Wow, as I'm typing this now the market is massively recovering. I just saw it go from 600 to 700 in probably 30 seconds. There are a lot of people doing algo trading with bitcoin.

Yes, it is correcting back to what it was...this morning.
Its pretty volatile today. Probably not that interesting for HN to see new posts on it.
(comment deleted)
Yeah, but it went up to $900.

There are a lot of people trying to buy bit coin right now; it's a commodity and people are speculating on it. There is more demand than supply right now IMO.

I think we have to wait a little longer to make that call. The "correction" seems to be correcting itself now:)
Completely - this is a very new commodity market upon which lots of people are speculating. I intend to speculate on it and so do (are) many people in the tech and now wider communities.

Worth remembering that at least bitcoin is backed by some value of work, what is USD backed by again? Debt :-D

That debt is backed by the collective work of the citizens of the US. In total, and discounted by the tax rate, this is far, far more work, and of course far more useful work, than Bitcoin mining.
A debt that can never be repaid, so we'll just print an ever increasing amount of cash and sell gold to make sure no-one realises the dollar is worthless?

Obviously, I'm being a little bit facetious...

A little bit facetious and entirely wrong, sure.
The US Dollar is based upon the full faith and credit of the American nuclear weapons stockpile.
Can you give a little more explanation for that claim? It sounds like you're saying the US will blow cities up if people stop accepting the dollar.
It is a snarky form of the statement, but basically the idea is that fiat currency is similar to corporate bonds.
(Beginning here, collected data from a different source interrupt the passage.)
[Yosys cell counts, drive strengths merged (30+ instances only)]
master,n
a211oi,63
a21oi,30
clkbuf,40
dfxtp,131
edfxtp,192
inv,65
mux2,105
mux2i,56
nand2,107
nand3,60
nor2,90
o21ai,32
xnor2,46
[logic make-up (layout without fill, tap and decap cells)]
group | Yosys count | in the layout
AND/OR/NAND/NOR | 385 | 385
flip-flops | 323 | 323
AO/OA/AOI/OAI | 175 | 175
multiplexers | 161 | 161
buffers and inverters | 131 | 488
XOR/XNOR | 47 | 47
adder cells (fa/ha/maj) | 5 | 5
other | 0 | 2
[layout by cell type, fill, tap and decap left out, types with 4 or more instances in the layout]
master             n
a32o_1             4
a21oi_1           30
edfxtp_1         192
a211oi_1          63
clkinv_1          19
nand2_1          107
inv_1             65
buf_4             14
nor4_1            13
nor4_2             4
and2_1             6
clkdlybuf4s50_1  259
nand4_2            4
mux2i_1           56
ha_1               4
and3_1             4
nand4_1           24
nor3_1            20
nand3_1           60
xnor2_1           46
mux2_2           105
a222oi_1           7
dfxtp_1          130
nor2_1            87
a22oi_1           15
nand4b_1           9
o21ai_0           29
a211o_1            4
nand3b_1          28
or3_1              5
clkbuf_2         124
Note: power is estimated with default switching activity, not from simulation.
==> src/rtl/fib_sequencer.sv <==
// Free-running Fibonacci term generator: steps F(0)..F(N-1), one term per clock,
// then parks on the last term until the next reset.
module fib_sequencer #(
  parameter int N     = 10,
  parameter int WIDTH = 32
) (
  input  logic             clk,
  input  logic             reset,
  output logic [WIDTH-1:0] fib_out,
  output logic [5:0]       fib_idx,
  output logic             done
);

  typedef enum logic {
    RUN,
    HOLD
  } state_t;

  localparam logic [5:0] LAST_IDX = 6'(N - 1);

  state_t           state;
  logic [WIDTH-1:0] nxt;

  // fib_out is the cur register; nxt may wrap past the last term but is never exposed.
  always_ff @(posedge clk or negedge reset) begin
    if (!reset) begin
      state   <= RUN;
      fib_out <= '0;
      nxt     <= WIDTH'(1);
      fib_idx <= '0;
      done    <= 1'b0;
    end else begin
      case (state)
        RUN: begin
          if (fib_idx == LAST_IDX) begin
            // Only reachable with N==1, where the first term is already the last.
            state <= HOLD;
            done  <= 1'b1;
          end else begin
            fib_out <= nxt;
            nxt     <= fib_out + nxt;
            fib_idx <= fib_idx + 6'd1;
            if (fib_idx + 6'd1 == LAST_IDX) begin
              state <= HOLD;
              done  <= 1'b1;
            end
          end
        end
        HOLD: begin
          done <= 1'b1;
        end
        default: begin
          state <= RUN;
        end
      endcase
    end
  end

endmodule

==> config.mk <==
export PLATFORM = sky130hd
export DESIGN_NAME = fib_sequencer
export DESIGN_NICKNAME = d
export VERILOG_FILES = /design/src/rtl/fib_sequencer.sv
export SDC_FILE = /design/constraint.sdc
export NUM_CORES = 1
export LEC_CHECK = 0
export CAP_MARGIN = 20
export CORE_MARGIN = 4
export CORE_UTILIZATION = 57
export DETAILED_ROUTE_END_ITERATION = 10
export PLACE_DENSITY_LB_ADDON = 0.2
export SYNTH_ARGS = -nofsm -noshare
export SYNTH_HDL_FRONTEND = slang
export SYNTH_SLANG_ARGS = --single-unit
==> constraint.sdc <==
create_clock -name clk -period 3.3 [get_ports clk]
set_clock_uncertainty 0.2 [all_clocks]
set_input_delay 0.495 -clock clk [delete_from_list [all_inputs] [get_ports clk]]
set_output_delay 0.495 -clock clk [all_outputs]
set_load 0.005 [all_outputs]
# Yosys cells after proc, flatten, opt, wreduce, memory -nomap -nowiden
# Cells that the tools add are included.
# W data, S select, Z words.
# op_classes
add_sub_neg,2
multipliers,0
div,0
magnitude_cmp,0
eq_ne,3
shift,0
n_mux,6
bitwise,2
n_reduce_logical,1
# op_table
operator,n
$add A32 B32 Y32,1
$eq A6 B4 Y1 const B,2
$add A6 B1 Y6 const B,1
$mux W1,5
$ne A3 B3 Y1 const B,1
$not A1 Y1,2
$pmux W1 S2,1
$reduce_and A2 Y1,1
# totals
register_bits,72
latch_bits,0
ram_bits,0
romBits,0
inputBits,2
out_inout_bits,39
word_cells,19
memories,0

# Logic depth before layout (Yosys ltp)
# Gate-level depths: netlist (run 1).
# logic_depth
word_depth,5
ltp_mapped,10
ltp_nobuf,10

# Worst setup path before layout (run 1)
# Ideal clock, no wire load.
# synth_path
path_kind,register -> register
from,register fib_out[12]
to,register nxt[23]
setup_time_ps,131
t_arrival_ps,2494
t_required_ps,2969
path_slack_ps,475
stages_incl_launch_ff,11
n_path_buf,1
period_less_slack_ps,2825
cell_sequence,dfrtp_1 > ha_1 > buf_6 > and2_4 > a2111o_1 > o31ai_4 > a211oi_2 > or3_1 > a21oi_2 > xor2_1 > o21ai_1
# synth_via
elab_chain_cells,1
# synth_rtl
item,line_no,text
"start, declared",9,"output logic [WIDTH-1:0] fib_out,"
"start signal, assigned",40,fib_out <= nxt;
$add A32 B32 Y32,41,nxt <= fib_out + nxt;
"end signal, assigned",41,
"end, declared",22,logic [WIDTH-1:0] nxt;
# No other way between the ends.
# A chain may end at the register's enable or synchronous reset.

# Worst setup path in the final report (run 1)
# layout_path
from,register fib_out[14]
to,register nxt[31]
# Same word-level chain as after synthesis.

==> results of run 1 <==
## area by class of cell
cell class | count | area, um^2
multi-input cells | 418 | 2510
fillers | 624 | 2280
flip-flops and latches | 72 | 1800
repair buffers | 48 | 470
clock buffers | 14 | 163
well taps | 99 | 124
inverters | 12 | 45.0
clock inverters | 2 | 13.8
## sequential cells by signal, summed over array words and instances (netlist names)
signal	flops
done	1
fib_idx	6
fib_out	32
nxt	32
state	1
## through the flow
stage | cell area [um^2] | cells | hold slack [ns] | setup slack, ns | utilization
floorplan | 4420 | 523 | -0.000591 | 0.475 | -
global placement | 4920 | 647 | 0.257 | 0.410 | 0.664
detailed placement | 4920 | 647 | 0.267 | 0.335 | 0.664
CTS | 5090 | 663 | 0.151 | 0.314 | 0.688
global route | 5120 | 665 | 0.295 | 0.0691 | 0.692
finish | 5120 | 665 | 0.278 | 0.291 | 0.692
## kinds of logic after synthesis
family,count (synthesis)
adders and majority gates,35
AOI/OAI and AO/OA,124
buffers and inverters,33
and+or+nand+nor,230
DFF,72
muxes,1
xor gates and xnor gates,28
## worst register-to-register path, stage by stage, from the launching register on
cell,delay (ns)
dfrtp_1,0.41
ha_1,0.40
nand2_1,0.14
a311oi_1,0.43
o31ai_4,0.16
a211oi_2,0.36
o21ai_1,0.18
a21oi_1,0.25
mux2i_1,0.26
xor2_1,0.15
## worst max path at each step
stage | from | end | slack (ns) | cells after the start
after detailed placement | fib_out[12] | nxt[23] | 0.33 | 9
after CTS | fib_out[4] | nxt[31] | 0.31 | 9
after global placement | fib_out[14] | nxt[31] | 0.41 | 9
final | fib_out[14] | nxt[31] | 0.29 | 9
after floorplan | fib_out[12] | nxt[23] | 0.48 | 10
after global routing | fib_out[4] | nxt[31] | 0.07 | 9
## power by group
group	total, W	internal [W]	switching [W]
Clock	0.000632	0.000316	0.000316
Combinational	0.0000232	0.00000519	0.0000180
Sequential	0.000882	0.000882	0
Total	0.00154	0.00120	0.000334
## cells in the final DEF, fill, tap and decap left out, types with 2 or more instances in the layout
cell type	instances
a21boi_0	3
buf_4	6
clkdlybuf4s50_1	39
nand2_1	163
a21oi_1	30
nand2b_1	4
o21ai_1	10
o211ai_1	4
o31ai_2	2
o21ai_0	27
a31oi_1	5
nand3_1	9
or2_2	2
a211o_1	2
xor2_1	13
a21o_1	13
o221ai_1	2
nor2_1	17
nor4_1	3
clkbuf_1	3
xnor2_1	15
inv_1	12
and3_1	4
o22ai_1	3
a211oi_1	7
dfrtp_1	71
clkbuf_8	11
o31ai_1	4
nor3_1	5
nor2b_1	3
nand4_1	7
ha_1	34
or3_1	4
## layer usage
metal	vias up	part of all wire	wire length, um	track usage
met5	-	0	0	0
met4	0	0.011	103	0.0758
met3	12	0.030	280	0.0367
met2	56	0.49	4640	0.380
met1	1801	0.47	4410	0.282
li1	1887	-	-	-
==> results.json, run 1 <==
{
  "status": "finished, final reports clean",
  "place.gp.congestion": 0.909,
  "synth_top_family_by_area": "simple AND/OR/NAND/NOR gates",
  "rsz0062_at_grt": "no",
  "r2r_end": "nxt[31]",
  "grt_use_total": 0.222,
  "ys_seq_area_frac": 0.408,
  "cts_buffer_depth": 2,
  "yosys-mux-area-fraction": 0.00226,
  "path_cells": "ha_1 > nand2_1 > a311oi_1 > o31ai_4 > a211oi_2 > o21ai_1 > a21oi_1 > mux2i_1 > xor2_1",
  "cts_tree": "yes",
  "synth.avg_cell_area_um2": 8.46,
  "synthCells": 523,
  "drive_gt1_frac": 0.0583,
  "wl_per_cell_um": 14.2,
  "hold_viol_final": 0,
  "path_delay_family": "compound AO/OA/AOI/OAI gates",
  "post-route-drc-count": 0,
  "antenna_found_initial": 0,
  "ys_ff_latch": 72,
  "tns_ns": 0,
  "detailedPlacementHpwl_um": 6800,
  "ir_drop_uv": 188,
  "area_growth_pct": 15.8,
  "ant_nets": 0,
  "setup_viol": 0,
  "cts_hold_buffers": 0,
  "die_area_um2": 9240,
  "syn_nets": 560,
  "synthArstFlopShare": 1.00,
  "synth_area_um2": 4420,
  "yosys.area.top_type": "dfrtp_1",
  "drv_slew": 0,
  "leakage_nw": 2.49,
  "first_global_vias": 3700,
  "via_per_inst": 5.65,
  "dr.pass1.iters": 5,
  "rows": 31,
  "finalCritPeriodShare": 0.912,
  "grt-ovfl-total": 0,
  "yosysWarnings": 0,
  "drv_cap": 0,
  "die_y_um": 96.1,
  "insertion_delay_ns": 0.34,
  "worst-path-buf-inv": 0,
  "yosysMostFrequentCell": "nand2_1",
  "slew_headroom": 0.328,
  "synth_xor_area_frac": 0.0554,
  "synth_area_leaders": "dfrtp_1, nand2_1, ha_1",
  "timing.rr.start": "fib_out[14]",
  "cts_buffers": 9,
  "coreArea_um2": 7410,
  "yosys.area.top_type_share": 0.402,
  "r2r_cells": 9,
  "initial_core_util": 0.597,
  "hold_class": "reg -> reg",
  "crit_arrival_ns": 3.08,
  "setup.worst_path.end_class": "register",
  "cts_root_buf": "clkbuf_8",
  "fin_total_pwr_w": 0.00154,
  "cts.repair.resized": 0,
  "hold_end": "nxt[0]",
  "required_ns": 3.37,
  "power.density_nw_per_um2": 300,
  "synth_cell_type_count": 55,
  "startpoint_type": "register",
  "cpMaxStageDelayCell": "a311oi_1",
  "finalNetCount": 598,
  "port_buffers": 40,
  "synthAdderAreaFrac": 0.101,
  "cp_max_fo": 5,
  "min_path_cells": 2,
  "criticalPathCategory": "reg -> reg",
  "fmax_mhz": 332,
  "post-cts-setup-buffers": 0,
  "synth_simple_gate_area_frac": 0.223,
  "synth_commonest_cells": "nand2_1, dfrtp_1, ha_1",
  "pin_count": 41,
  "grt_pass1_wl_um": 16300,
  "cts.htree.levels": 3,
  "tightestPinTransition_ns": 1.01,
  "synth_compound_area_frac": 0.182,
  "cpPeakStageDelay_ns": 0.43,
  "post-route-min-period_ns": 3.01,
  "drt_iter0_drc": 224,
  "antennaDiodeCount": 0,
  "cts.sinks": 72,
  "die_w_um": 96.1,
  "grt_max_degree": 45,
  "vias": 3756,
  "r2r_setup_slack_ns": 0.29,
  "synth_edf_count": 0,
  "min_from": "nxt[0]",
  "wl_um": 9430,
  "ys.flop_type": "dfrtp_1",
  "clkTransAtPathRegs_ns": 0.07
}
Note: power is estimated with default switching activity, not from simulation.
==> inputs of run 2 (changes only) <==
CORE_MARGIN = not set   (was 4)
HOLD_SLACK_MARGIN = 0.06   (was not set)
==> run 2 against run 1 <==
Compared with the run above: utilization grew 0.36 points; clock power increased by 7.0%; non-clock buffer count decreased by 3; combinational power decreased by 11%; sequential cell count stayed put; sequential power about the same; count of clock-buffer cells in the layout fell by 3; first-iteration DRC count down 19%; register-to-register slack got worse by 0.02 ns; worst setup slack worse by 0.020 ns; sequential share of layout area stayed put; critical path type unchanged.
==> results.json, run 2 (synthesis results as in run 1) <==
{
  "r2r_end": "nxt[31]",
  "via_per_inst": 5.57,
  "status": "finished, final reports clean",
  "die_w_um": 90.1,
  "min_path_cells": 1,
  "grt_max_degree": 53,
  "drt_iter0_drc": 181,
  "detailedPlacementHpwl_um": 6510,
  "antennaDiodeCount": 0,
  "power.density_nw_per_um2": 308,
  "tns_ns": 0,
  "cp_max_fo": 4,
  "antenna_found_initial": 0,
  "final_common_cell": "nand2_1",
  "cts_tree": "yes",
  "initial_core_util": 0.600,
  "timing.rr.start": "fib_out[4]",
  "clkTransAtPathRegs_ns": 0.07,
  "cts_root_buf": "clkbuf_8",
  "ir_drop_uv": 240,
  "crit_arrival_ns": 3.10,
  "first_global_vias": 3618,
  "r2r_setup_slack_ns": 0.27,
  "place.gp.congestion": 0.854,
  "drv_slew": 0,
  "cts.htree.levels": 3,
  "area_growth_pct": 15.8,
  "dr.pass1.iters": 4,
  "finalCritPeriodShare": 0.918,
  "setup.worst_path.end_class": "register",
  "leakage_nw": 2.49,
  "rsz0062_at_grt": "no",
  "finalNetCount": 595,
  "grt_pass1_wl_um": 16100,
  "r2r_cells": 9,
  "insertion_delay_ns": 0.34,
  "setup_viol": 0,
  "coreArea_um2": 7370,
  "post-route-util": 0.695,
  "hold_end": "nxt[31]",
  "min_from": "nxt[31]",
  "post-route-min-period_ns": 3.03,
  "reg_top3": "fib_out: 32 flops, nxt: 32 flops, fib_idx: 6 flops",
  "design_area_um2": 5120,
  "tightestPinTransition_ns": 1.02,
  "slew_headroom": 0.322,
  "criticalPathCategory": "reg -> reg",
  "die_area_um2": 8120,
  "port_buffers": 40,
  "hold_class": "reg -> reg",
  "grt-ovfl-total": 0,
  "cts.sinks": 72,
  "rows": 31,
  "wl_um": 9160,
  "drv_cap": 0,
  "post-route-drc-count": 0,
  "hold_viol_final": 0,
  "grt_use_total": 0.242,
  "die_y_um": 90.1,
  "drive_gt1_frac": 0.0552,
  "fmax_mhz": 330,
  "layout_common_cells": "nand2_1, dfrtp_1, clkdlybuf4s50_1",
  "required_ns": 3.37,
  "ant_nets": 0,
  "cts_buffer_depth": 2,
  "pin_count": 41,
  "vias": 3679,
  "dpl_cell_area_um2": 4930,
  "cts_buffers": 9,
  "startpoint_type": "register",
  "wl_per_cell_um": 13.9
}
[run 2: changes by cell type in the layout (fill, tap and decap cells not counted), sizes merged]
cell | before | now
clkinv | 2 | 3
bufinv | 0 | 1
clkbuf | 14 | 11
buf | 8 | 5
[run 2: worst max-delay path, cell delays in order (launching register included)]
cell and delay (ns):
dfrtp_1 0.40, ha_1 0.34, nand2_1 0.11, o31ai_2 0.43, o211ai_1 0.21, a211oi_2 0.44
o21ai_1 0.19, a21oi_1 0.22, mux2i_1 0.26, xor2_1 0.16
[run 2: how the worst max path moves through the flow]
stage | to | from | cells past startpoint | slack (ns)
CTS | nxt[31] | fib_out[4] | 9 | 0.30
global placement | nxt[23] | fib_out[12] | 9 | 0.42
floorplan | nxt[23] | fib_out[12] | 10 | 0.48
global route | nxt[31] | nxt[4] | 9 | 0.13
finish | nxt[31] | fib_out[4] | 9 | 0.27
detailed placement | nxt[31] | fib_out[14] | 9 | 0.32
[run 2: power by group]
part	total, W	internal [W]	switching (W)
Sequential	0.000882	0.000882	0
Combinational	0.0000206	0.00000359	0.0000170
Clock	0.000676	0.000362	0.000314
Total	0.00158	0.00125	0.000331
[run 2: repair_timing]
action	in CTS	in global routing
resized for setup	0	0
hold buffers	1	0
buffers inserted	0	0
setup endpoints to repair	0	0
endpoints found under the hold margin	30	0
[run 2: area by class of cell]
class / count / area, um^2
Clock buffer: 11 / 141
Multi-Input combinational cell: 418 / 2510
Tap cell: 99 / 124
Clock inverter: 4 / 45.0
Fill cell: 590 / 2240
Sequential cell: 72 / 1800
Inverter: 12 / 45.0
Timing Repair Buffer: 45 / 460
[run 2: metal layers]
layer	track usage	share of wire	vias to the layer above
met5	0	0	-
li1	-	-	1878
met3	0.0398	0.041	8
met2	0.406	0.47	79
met1	0.314	0.48	1714
met4	0.0887	0.012	0
[run 2: through the flow]
step / hold slack, ns / instances / power [W] / setup slack, ns
6_report: 0.278 / 661 / 0.00158 / 0.270
3_5_place_dp: 0.270 / 645 / 0.000920 / 0.323
5_1_grt: 0.291 / 661 / 0.00164 / 0.134
4_1_cts: 0.280 / 661 / 0.00160 / 0.301
2_1_floorplan: -0.000591 / 523 / 0.000899 / 0.475
3_3_place_gp: 0.256 / 645 / 0.000920 / 0.421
If you think General Motors is going to tank, you don't want their bonds, nobody does, they are junk. If Google were to issue a corporate bond series, everyone would eat them up like candy though.

Because the USA is the only remaining military superpower in the world, it's fiat currency is going to be #1 in the world. The Eurozone is #2 militarily, and it isn't a coincidence that the Euro currency is also #2. And places like Zimbabwe have jokes for militaries and jokes for currencies. A few years ago someone gave me a 100,000,000 Zimbabwe note as a gag gift.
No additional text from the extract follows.